First Round: KKR's family business

First Round doesn’t get to fly business class. But if it did, it would lie back, sip champagne and pretend the cabin crew had banned all electronic devices. First Round believes that nothing – including disruptive children – should be allowed to disturb this serene scene.

So when it read that KKR has revised its travel policy to permit employees to bring a new child and a caregiver on business trips, paid for by the firm, its first thought was not, will they be travelling at the front or the back of the plane, but a hearty well done.

The firm has also increased leave time for new parents. It deserves a pat on the back for going some way to accommodating staff’s family needs, and especially those of its female employees. It is the only major PE firm, reportedly, to offer such a travel policy.

First Round has said before that the industry should do more to encourage talented female professionals to consider private equity as a career and to support their rise. Similarly, it applauded Blackstone when, in April, it announced it had extended maternity leave beyond the US industry norm of 12 weeks to 16, in an effort to attract and retain women.

But while First Round likes the idea of a Mary Poppins helping new parents juggle the demands of home and work, it wants more from an industry that prides itself on innovation, but is still well behind the curve on gender balance.
More firms offering longer and more flexible maternity/paternity leave would be a start.
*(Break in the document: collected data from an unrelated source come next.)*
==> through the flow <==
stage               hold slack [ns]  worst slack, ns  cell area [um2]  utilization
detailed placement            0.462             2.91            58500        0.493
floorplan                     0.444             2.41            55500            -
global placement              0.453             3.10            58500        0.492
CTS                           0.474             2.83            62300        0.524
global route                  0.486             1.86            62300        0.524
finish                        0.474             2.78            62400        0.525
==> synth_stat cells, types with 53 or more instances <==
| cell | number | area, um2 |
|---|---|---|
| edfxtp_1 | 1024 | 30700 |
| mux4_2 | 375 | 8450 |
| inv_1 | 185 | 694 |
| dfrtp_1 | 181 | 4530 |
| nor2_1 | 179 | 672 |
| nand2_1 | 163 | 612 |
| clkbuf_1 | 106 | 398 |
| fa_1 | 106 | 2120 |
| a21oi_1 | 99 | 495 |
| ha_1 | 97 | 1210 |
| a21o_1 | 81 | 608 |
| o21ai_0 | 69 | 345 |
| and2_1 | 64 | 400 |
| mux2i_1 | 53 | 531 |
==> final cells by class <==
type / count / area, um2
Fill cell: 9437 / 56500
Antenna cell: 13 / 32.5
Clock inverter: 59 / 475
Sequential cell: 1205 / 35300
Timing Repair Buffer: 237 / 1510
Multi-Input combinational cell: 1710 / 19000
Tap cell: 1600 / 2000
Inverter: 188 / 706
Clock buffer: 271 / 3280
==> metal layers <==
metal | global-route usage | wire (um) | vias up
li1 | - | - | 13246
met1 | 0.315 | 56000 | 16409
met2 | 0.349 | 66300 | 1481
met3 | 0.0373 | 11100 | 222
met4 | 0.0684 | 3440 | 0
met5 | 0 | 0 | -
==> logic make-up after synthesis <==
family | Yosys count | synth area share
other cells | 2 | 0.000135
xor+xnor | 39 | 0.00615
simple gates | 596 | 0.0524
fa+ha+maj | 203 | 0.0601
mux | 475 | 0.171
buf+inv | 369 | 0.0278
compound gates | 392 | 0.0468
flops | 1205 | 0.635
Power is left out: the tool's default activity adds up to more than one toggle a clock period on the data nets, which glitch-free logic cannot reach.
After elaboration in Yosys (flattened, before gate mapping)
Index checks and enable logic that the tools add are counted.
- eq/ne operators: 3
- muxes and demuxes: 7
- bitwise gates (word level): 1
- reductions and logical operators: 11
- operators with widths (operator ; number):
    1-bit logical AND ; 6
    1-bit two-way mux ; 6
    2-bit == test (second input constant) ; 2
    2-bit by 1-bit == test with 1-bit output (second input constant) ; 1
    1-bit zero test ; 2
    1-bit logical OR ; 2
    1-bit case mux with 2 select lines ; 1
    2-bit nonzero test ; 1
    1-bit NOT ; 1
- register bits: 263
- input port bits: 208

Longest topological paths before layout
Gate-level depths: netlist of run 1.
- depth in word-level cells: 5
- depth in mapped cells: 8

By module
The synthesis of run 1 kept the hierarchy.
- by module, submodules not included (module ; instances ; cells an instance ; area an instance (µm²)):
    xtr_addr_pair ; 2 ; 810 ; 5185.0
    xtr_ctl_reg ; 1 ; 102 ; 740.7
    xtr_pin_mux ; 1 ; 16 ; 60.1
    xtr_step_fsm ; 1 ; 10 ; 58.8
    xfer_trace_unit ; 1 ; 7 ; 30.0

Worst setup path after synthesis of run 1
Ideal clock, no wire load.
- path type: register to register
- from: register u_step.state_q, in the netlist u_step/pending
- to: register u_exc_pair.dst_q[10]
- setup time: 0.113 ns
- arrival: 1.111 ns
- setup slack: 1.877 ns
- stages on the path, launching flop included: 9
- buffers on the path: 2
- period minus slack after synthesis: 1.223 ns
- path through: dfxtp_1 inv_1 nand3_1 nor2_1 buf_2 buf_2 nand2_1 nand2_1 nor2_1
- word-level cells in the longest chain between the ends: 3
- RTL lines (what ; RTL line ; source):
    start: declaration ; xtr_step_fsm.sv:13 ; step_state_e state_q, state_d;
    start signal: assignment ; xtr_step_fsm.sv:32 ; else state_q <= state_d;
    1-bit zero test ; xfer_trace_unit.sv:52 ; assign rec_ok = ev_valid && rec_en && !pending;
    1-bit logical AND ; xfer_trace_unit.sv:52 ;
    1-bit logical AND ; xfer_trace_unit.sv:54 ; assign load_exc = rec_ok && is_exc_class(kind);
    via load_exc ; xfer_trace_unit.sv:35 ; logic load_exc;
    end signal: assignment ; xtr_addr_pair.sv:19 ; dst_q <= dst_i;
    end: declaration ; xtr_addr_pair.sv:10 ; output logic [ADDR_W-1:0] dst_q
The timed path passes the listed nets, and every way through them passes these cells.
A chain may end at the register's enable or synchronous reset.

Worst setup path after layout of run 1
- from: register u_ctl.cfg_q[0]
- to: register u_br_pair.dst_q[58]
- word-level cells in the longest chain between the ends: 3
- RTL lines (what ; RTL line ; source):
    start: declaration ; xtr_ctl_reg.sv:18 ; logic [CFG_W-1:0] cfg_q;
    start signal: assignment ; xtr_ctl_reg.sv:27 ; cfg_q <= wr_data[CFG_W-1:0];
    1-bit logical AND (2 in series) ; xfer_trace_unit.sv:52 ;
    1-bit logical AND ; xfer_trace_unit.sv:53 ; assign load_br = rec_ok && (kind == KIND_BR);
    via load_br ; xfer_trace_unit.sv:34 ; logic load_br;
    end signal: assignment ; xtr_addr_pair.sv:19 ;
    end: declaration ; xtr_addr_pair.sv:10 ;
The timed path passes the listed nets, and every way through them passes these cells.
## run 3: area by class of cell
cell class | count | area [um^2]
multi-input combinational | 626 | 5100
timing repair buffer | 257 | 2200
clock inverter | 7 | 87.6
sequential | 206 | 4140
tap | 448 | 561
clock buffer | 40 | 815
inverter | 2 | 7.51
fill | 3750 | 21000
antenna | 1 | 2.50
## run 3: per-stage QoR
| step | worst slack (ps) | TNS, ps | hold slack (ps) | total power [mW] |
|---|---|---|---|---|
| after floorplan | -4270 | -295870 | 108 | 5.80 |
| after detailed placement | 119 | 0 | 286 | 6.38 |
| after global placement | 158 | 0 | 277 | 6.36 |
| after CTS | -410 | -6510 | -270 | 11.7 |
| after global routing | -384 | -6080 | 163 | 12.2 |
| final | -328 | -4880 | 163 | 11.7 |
First Round could go on to talk about flexible hours and other family-friendly arrangements.

But the industry does need to hire more women. KKR’s 93 senior professionals only 12 are women, according to Bloomberg, almost in line with its data showing that just one in 10 senior managers at the top 10 US buyout firms is female.

PE even lags what First Round considers to be the fuddy-duddy world of investment banking, where 16 percent of senior positions are held by women. Now that really is something to change.